- Born: c. 1948 Arachnaion, Argolida, Greece
- Died: November 29, 2024 Fort Collins, Colorado, United States
- Education: Aristotle University of Thessaloniki University of Minnesota
- Known for: Food safety, foodborne pathogens
- Scientific career
- Fields: Food science, microbiology
- Workplaces: Colorado State University

= John N. Sofos =

Greek-American food scientist (1948–2024)

John (Ioannis) Nikolaos Sofos (1948 – November 29, 2024) was a Greek-American food scientist and microbiologist known for his contributions to food safety, particularly in the study and control of foodborne pathogens. He served as a University Distinguished Professor at Colorado State University.

== Early life and education ==
Sofos was born in Arachnaion, Argolida, Greece. He earned a Bachelor of Science in Agriculture from the Aristotle University of Thessaloniki in 1971. He then moved to the United States to pursue graduate studies at the University of Minnesota, receiving a Master of Science in Animal Science in 1975 and a Ph.D. in Food Science in 1979.

== Academic career ==
In 1980, Sofos joined the faculty of Colorado State University (CSU), where he remained for more than three decades. He was later named University Distinguished Professor and, following his retirement in 2015, Professor Emeritus. At CSU, he directed the Center for Meat Safety and Quality and conducted research on food safety and microbiology. His work focused on the ecology, detection, and control of pathogens in food systems, as well as microbial resistance to preservation methods.

Sofos has made key contributions to the understanding of foodborne pathogens, in particular those of Escherichia coli, Salmonella, and Listeria. His yearlong research involved pathogen detection, protection strategies, and microbial responses to the several environmental stresses in the food systems.

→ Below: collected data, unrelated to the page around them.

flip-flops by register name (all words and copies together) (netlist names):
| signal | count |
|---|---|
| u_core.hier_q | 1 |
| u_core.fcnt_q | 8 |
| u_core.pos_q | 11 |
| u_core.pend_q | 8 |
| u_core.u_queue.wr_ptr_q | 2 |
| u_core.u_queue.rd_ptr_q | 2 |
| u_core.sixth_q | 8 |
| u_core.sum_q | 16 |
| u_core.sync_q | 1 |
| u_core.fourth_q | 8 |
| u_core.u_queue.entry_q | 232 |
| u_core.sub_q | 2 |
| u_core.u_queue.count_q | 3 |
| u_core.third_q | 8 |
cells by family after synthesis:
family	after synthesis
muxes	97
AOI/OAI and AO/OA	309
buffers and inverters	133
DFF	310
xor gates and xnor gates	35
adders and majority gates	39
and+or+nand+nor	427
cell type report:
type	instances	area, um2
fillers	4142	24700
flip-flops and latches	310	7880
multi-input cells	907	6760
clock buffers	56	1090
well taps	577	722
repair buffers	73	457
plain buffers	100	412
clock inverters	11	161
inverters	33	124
File: config.mk
export PLATFORM = sky130hd
export DESIGN_NAME = stepper_stall_monitor
export DESIGN_NICKNAME = d
export VERILOG_FILES = /design/src/rtl/core/ssm_pkg.sv /design/src/rtl/core/stepper_stall_monitor.sv
export VERILOG_INCLUDE_DIRS = /design/src /design/src/rtl/core
export SDC_FILE = /design/constraint.sdc
export NUM_CORES = 1
export LEC_CHECK = 0
export BUFFER_PORTS_ARGS = -buffer_cell sky130_fd_sc_hd__buf_2
export CAP_MARGIN = 20
export CORE_ASPECT_RATIO = 0.6
export CORE_MARGIN = 1
export CORE_UTILIZATION = 36
export CTS_CLUSTER_DIAMETER = 120
export CTS_CLUSTER_SIZE = 14
export DETAILED_ROUTE_END_ITERATION = 8
export GPL_TIMING_DRIVEN = 0
export PLACE_DENSITY = 0.53
export SYNTH_ARGS = -nofsm -noshare
export SYNTH_HDL_FRONTEND = slang
export SYNTH_SLANG_ARGS = --single-unit
File: constraint.sdc
create_clock -name clk_i -period 5.63 [get_ports clk_i]
set_input_delay 1.126 -clock clk_i [delete_from_list [all_inputs] [get_ports clk_i]]
set_output_delay 1.126 -clock clk_i [all_outputs]
set_load 0.02 [all_outputs]
## src/sv/sia_pkg.sv

```systemverilog
// Package for the section index allocator: sizes, codes, index entry layout,
// controller state and command/status structs. No dependencies.
package sia_pkg;

  localparam int MAX_SECTIONS = 64;
  localparam int CNT_W  = $clog2(MAX_SECTIONS + 1);
  localparam int ADDR_W = (MAX_SECTIONS > 1) ? $clog2(MAX_SECTIONS) : 1;

  localparam logic [15:0] HDR_BYTES = 16'd2;
  localparam logic [15:0] REC_BYTES = 16'd8;

  localparam logic [3:0]  PAGE_LOG2_RESET = 4'd6;
  localparam logic [15:0] TOTAL_PAGES_RESET = 16'd256;

  localparam logic CFG_PAGE_LOG2   = 1'b0;
  localparam logic CFG_TOTAL_PAGES = 1'b1;

  typedef enum logic [1:0] {
    ACT_GET  = 2'd0,
    ACT_READ = 2'd1,
    ACT_SET  = 2'd2,
    ACT_DEL  = 2'd3
  } action_t;

  typedef enum logic [2:0] {
    ST_FOUND    = 3'd0,
    ST_ALLOC    = 3'd1,
    ST_VER_BAD  = 3'd2,
    ST_SIZE_BAD = 3'd3,
    ST_NO_SPACE = 3'd4,
    ST_DONE     = 3'd5
  } status_t;

  typedef struct packed {
    logic [15:0] id;
    logic [15:0] start;
    logic [15:0] pages;
    logic [15:0] version;
  } entry_t;

  typedef enum logic [3:0] {
    S_IDLE,
    S_PREP,
    S_SCAN,
    S_SCAN_EV,
    S_PASS,
    S_PLACE,
    S_PLACE_EV,
    S_ALLOC,
    S_DONE
  } state_t;

  typedef struct packed {
    logic load;
    logic prep;
    logic scan_ev;
    logic scan_end;
    logic pass_start;
    logic place_ev;
    logic alloc;
    logic finish;
  } cmd_t;

  typedef struct packed {
    logic reserved;
    logic is_get;
    logic k_end;
    logic stop;
    logic place_bad;
    logic pass_go;
    logic pass_low;
    logic place_fail;
    logic out_free;
  } sts_t;

  // bytes rounded up to whole pages
  function automatic logic [15:0] pages_for(input logic [15:0] bytes, input logic [3:0] lg);
    logic [15:0] mask;
    mask = ~(16'hFFFF << lg);
    return (bytes >> lg) + {15'd0, |(bytes & mask)};
  endfunction

endpackage

```

## src/sv/sia_ctrl.sv

```systemverilog
// Controller state machine: sequences the index scan, placement passes and
// result hand-off. Depends on sia_pkg.
module sia_ctrl import sia_pkg::*; (
  input  logic clk,
  input  logic rst,
  input  logic in_valid,
  output logic in_ready,
  input  sts_t sts,
  output cmd_t cmd
);
  state_t state, state_next;

  always_ff @(posedge clk) begin
    if (rst) begin
      state <= S_IDLE;
    end else begin
      state <= state_next;
    end
  end

  always_comb begin
    state_next = state;
    unique case (state)
      S_IDLE:    if (in_valid) state_next = S_PREP;
      S_PREP:    state_next = sts.reserved ? S_DONE : S_SCAN;
      S_SCAN: begin
        if (sts.k_end) begin
          state_next = (sts.is_get && !sts.place_bad) ? S_PASS : S_DONE;
        end else begin
          state_next = S_SCAN_EV;
        end
      end
      S_SCAN_EV: state_next = sts.stop ? S_DONE : S_SCAN;
      S_PASS: begin
        if (sts.pass_go) state_next = S_PLACE;
        else if (sts.pass_low) state_next = S_DONE;
        else state_next = S_ALLOC;
      end
      S_PLACE:    state_next = sts.k_end ? S_PASS : S_PLACE_EV;
      S_PLACE_EV: state_next = sts.place_fail ? S_DONE : S_PLACE;
      S_ALLOC:    state_next = S_DONE;
      S_DONE:     if (sts.out_free) state_next = S_IDLE;
      default:    state_next = S_IDLE;
    endcase
  end

  always_comb begin
    cmd      = '0;
    in_ready = 1'b0;
    unique case (state)
      S_IDLE: begin
        in_ready = 1'b1;
        cmd.load = in_valid;
      end
      S_PREP:     cmd.prep = 1'b1;
      S_SCAN:     cmd.scan_end = sts.k_end;
      S_SCAN_EV:  cmd.scan_ev = 1'b1;
      S_PASS:     cmd.pass_start = 1'b1;
      S_PLACE:    ;
      S_PLACE_EV: cmd.place_ev = 1'b1;
      S_ALLOC:    cmd.alloc = 1'b1;
      S_DONE:     cmd.finish = sts.out_free;
      default:    ;
    endcase
  end
endmodule
```
## src/sv/sia_pkg.sv

```systemverilog
// Package for the section index allocator: sizes, codes, index entry layout,
// controller state and command/status structs. No dependencies.
package sia_pkg;

  localparam int MAX_SECTIONS = 64;
  localparam int CNT_W  = $clog2(MAX_SECTIONS + 1);
  localparam int ADDR_W = (MAX_SECTIONS > 1) ? $clog2(MAX_SECTIONS) : 1;

  localparam logic [15:0] HDR_BYTES = 16'd2;
  localparam logic [15:0] REC_BYTES = 16'd8;

  localparam logic [3:0]  PAGE_LOG2_RESET = 4'd6;
  localparam logic [15:0] TOTAL_PAGES_RESET = 16'd256;

  localparam logic CFG_PAGE_LOG2   = 1'b0;
  localparam logic CFG_TOTAL_PAGES = 1'b1;

  typedef enum logic [1:0] {
    ACT_GET  = 2'd0,
    ACT_READ = 2'd1,
    ACT_SET  = 2'd2,
    ACT_DEL  = 2'd3
  } action_t;

  typedef enum logic [2:0] {
    ST_FOUND    = 3'd0,
    ST_ALLOC    = 3'd1,
    ST_VER_BAD  = 3'd2,
    ST_SIZE_BAD = 3'd3,
    ST_NO_SPACE = 3'd4,
    ST_DONE     = 3'd5
  } status_t;

  typedef struct packed {
    logic [15:0] id;
    logic [15:0] start;
    logic [15:0] pages;
    logic [15:0] version;
  } entry_t;

  typedef enum logic [3:0] {
    S_IDLE,
    S_PREP,
    S_SCAN,
    S_SCAN_EV,
    S_PASS,
    S_PLACE,
    S_PLACE_EV,
    S_ALLOC,
    S_DONE
  } state_t;

  typedef struct packed {
    logic load;
    logic prep;
    logic scan_ev;
    logic scan_end;
    logic pass_start;
    logic place_ev;
    logic alloc;
    logic finish;
  } cmd_t;

  typedef struct packed {
    logic reserved;
    logic is_get;
    logic k_end;
    logic stop;
    logic place_bad;
    logic pass_go;
    logic pass_low;
    logic place_fail;
    logic out_free;
  } sts_t;

  // bytes rounded up to whole pages
  function automatic logic [15:0] pages_for(input logic [15:0] bytes, input logic [3:0] lg);
    logic [15:0] mask;
    mask = ~(16'hFFFF << lg);
    return (bytes >> lg) + {15'd0, |(bytes & mask)};
  endfunction

endpackage

```

## src/sv/sia_ram.sv

```systemverilog
// Generic single-write, single-read RAM with registered read data.
// No dependencies.
module sia_ram #(
  parameter int WIDTH = 64,
  parameter int DEPTH = 64
) (
  input  logic                                   clk,
  input  logic                                   we,
  input  logic [((DEPTH > 1) ? $clog2(DEPTH) : 1)-1:0] waddr,
  input  logic [WIDTH-1:0]                       wdata,
  input  logic [((DEPTH > 1) ? $clog2(DEPTH) : 1)-1:0] raddr,
  output logic [WIDTH-1:0]                       rdata
);
  logic [WIDTH-1:0] mem [DEPTH];

  always_ff @(posedge clk) begin
    if (we) begin
      mem[waddr] <= wdata;
    end
    rdata <= mem[raddr];
  end
endmodule

```

## src/sv/sia_datapath.sv

```systemverilog
// Datapath: request/result registers, config registers, entry count, scan
// and placement arithmetic, index RAM. Depends on sia_pkg and sia_ram.
module sia_datapath import sia_pkg::*; (
  input  logic        clk,
  input  logic        rst,
  input  cmd_t        cmd,
  output sts_t        sts,
  input  action_t     in_action,
  input  logic [15:0] in_id,
  input  logic [15:0] in_version,
  input  logic [15:0] in_size,
  output logic        out_valid,
  input  logic        out_ready,
  output status_t     out_status,
  output logic [15:0] out_start,
  output logic [15:0] out_version,
  input  logic        cfg_we,
  input  logic        cfg_index,
  input  logic [15:0] cfg_data
);
  logic [3:0]       page_log2;
  logic [15:0]      total_pages;
  logic [CNT_W-1:0] count;
  logic [CNT_W-1:0] k;
  logic [CNT_W-1:0] w;
  action_t          req_action;
  logic [15:0]      req_id;
  logic [15:0]      req_version;
  logic [15:0]      req_size;
  logic [15:0]      pg;
  logic [15:0]      at;
  logic             moved;
  status_t          res_status;
  logic [15:0]      res_start;
  logic [15:0]      res_version;

  entry_t            rd_entry;
  logic [63:0]       rdata;
  logic              we;
  logic [ADDR_W-1:0] waddr;
  entry_t            wentry;
  logic              match;
  logic [15:0]       min_page;
  logic [16:0]       ent_end;
  logic [16:0]       at_end;
  logic              overlap;

  sia_ram #(.WIDTH($bits(entry_t)), .DEPTH(MAX_SECTIONS)) u_ram (
    .clk   (clk),
    .we    (we),
    .waddr (waddr),
    .wdata (wentry),
    .raddr (k[ADDR_W-1:0]),
    .rdata (rdata)
  );

  assign rd_entry = entry_t'(rdata);
  assign match    = (rd_entry.id == req_id);
  assign min_page = pages_for(HDR_BYTES + 16'((count + CNT_W'(2))) * REC_BYTES, page_log2);
  assign ent_end  = {1'b0, rd_entry.start} + {1'b0, rd_entry.pages};
  assign at_end   = {1'b0, at} + {1'b0, pg};
  assign overlap  = ({1'b0, at} < ent_end) && ({1'b0, rd_entry.start} < at_end);

  always_comb begin
    sts.reserved   = (req_action == ACT_GET) && (req_id == 16'd0);
    sts.is_get     = (req_action == ACT_GET);
    sts.k_end      = (k == count);
    sts.stop       = match && ((req_action == ACT_GET) || (req_action == ACT_READ));
    sts.place_bad  = (count >= CNT_W'(MAX_SECTIONS)) || (pg > total_pages);
    sts.pass_go    = moved && (at >= min_page);
    sts.pass_low   = (at < min_page);
    sts.place_fail = overlap && (rd_entry.start < pg);
    sts.out_free   = !out_valid || out_ready;
  end

  // RAM write: version update, delete compaction, new entry
  always_comb begin
    we     = 1'b0;
    waddr  = k[ADDR_W-1:0];
    wentry = rd_entry;
    if (cmd.scan_ev && (req_action == ACT_SET) && match) begin
      we = 1'b1;
      wentry.version = req_version;
    end else if (cmd.scan_ev && (req_action == ACT_DEL) && !match) begin
      we    = 1'b1;
      waddr = w[ADDR_W-1:0];
    end else if (cmd.alloc) begin
      we     = 1'b1;
      waddr  = count[ADDR_W-1:0];
      wentry = '{id: req_id, start: at, pages: pg, version: req_version};
    end
  end

  always_ff @(posedge clk) begin
    if (rst) begin
      page_log2   <= PAGE_LOG2_RESET;
      total_pages <= TOTAL_PAGES_RESET;
      count       <= '0;
      out_valid   <= 1'b0;
    end else begin
      if (cfg_we) begin
        unique case (cfg_index)
          CFG_PAGE_LOG2:   page_log2 <= cfg_data[3:0];
          CFG_TOTAL_PAGES: total_pages <= cfg_data;
          default: ;
        endcase
      end
      if (cmd.scan_end && (req_action == ACT_DEL)) begin
        count <= w;
      end
      if (cmd.alloc) begin
        count <= count + CNT_W'(1);
      end
      if (cmd.finish) begin
        out_valid <= 1'b1;
      end else if (out_ready) begin
        out_valid <= 1'b0;
      end
    end
  end

  always_ff @(posedge clk) begin
    if (cmd.load) begin
      req_action  <= in_action;
      req_id      <= in_id;
      req_version <= in_version;
      req_size    <= in_size;
    end
    if (cmd.prep) begin
      pg          <= pages_for(req_size, page_log2);
      k           <= '0;
      w           <= '0;
      moved       <= 1'b1;
      res_status  <= sts.reserved ? ST_NO_SPACE : ST_DONE;
      res_start   <= 16'd0;
      res_version <= 16'd0;
    end
    if (cmd.scan_ev) begin
      k <= k + CNT_W'(1);
      if (match) begin
        unique case (req_action)
          ACT_GET: begin
            if (rd_entry.version != req_version) begin
              res_status <= ST_VER_BAD;
            end else if (rd_entry.pages != pg) begin
              res_status <= ST_SIZE_BAD;
            end else begin
              res_status <= ST_FOUND;
              res_start  <= rd_entry.start;
            end
          end
          ACT_READ: res_version <= rd_entry.version;
          default: ;
        endcase
      end else if (req_action == ACT_DEL) begin
        w <= w + CNT_W'(1);
      end
    end
    if (cmd.scan_end && (req_action == ACT_GET)) begin
      at <= total_pages - pg;
      if (sts.place_bad) begin
        res_status <= ST_NO_SPACE;
      end
    end
    if (cmd.pass_start) begin
      if (sts.pass_go) begin
        moved <= 1'b0;
        k     <= '0;
      end else if (sts.pass_low) begin
        res_status <= ST_NO_SPACE;
      end
    end
    if (cmd.place_ev) begin
      k <= k + CNT_W'(1);
      if (overlap) begin
        moved <= 1'b1;
        if (sts.place_fail) begin
          res_status <= ST_NO_SPACE;
        end else begin
          at <= rd_entry.start - pg;
        end
      end
    end
    if (cmd.alloc) begin
      res_status <= ST_ALLOC;
      res_start  <= at;
    end
    if (cmd.finish) begin
      out_status  <= res_status;
      out_start   <= res_start;
      out_version <= res_version;
    end
  end

  a_count_max: assert property (@(posedge clk) disable iff (rst)
    count <= CNT_W'(MAX_SECTIONS)) else $error("entry count above capacity");
  a_compact_order: assert property (@(posedge clk) disable iff (rst)
    cmd.scan_ev |-> w <= k) else $error("compaction write ahead of read");
  a_alloc_room: assert property (@(posedge clk) disable iff (rst)
    cmd.alloc |-> count < CNT_W'(MAX_SECTIONS)) else $error("allocation into full index");
endmodule

```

He authored or co-authored numerous scientific publications and was widely invited to present his work internationally. Sofos served on national and international advisory bodies, including the U.S. National Advisory Committee on Microbiological Criteria for Foods, and contributed to food safety policy development in the United States.

He also held roles in international organizations, including the European Food Safety Authority, where he contributed to scientific risk assessment activities. For nearly two decades, he served as a scientific editor of the Journal of Food Protection.

== Recognition ==
Sofos received several honors for his contributions to food science, including awards from the American Meat Science Association, the American Society of Animal Science, and the U.S. Department of Agriculture. He was elected Fellow of several professional organizations, including the American Academy of Microbiology and the Institute of Food Technologists.

In 2024, he was awarded an honorary doctorate by the Agricultural University of Athens. He mentored many graduate students and researchers who later pursued careers in academia, industry, and government.

== Personal life and death ==
Sofos resided in Fort Collins, Colorado. He died on November 29, 2024, at the age of 76.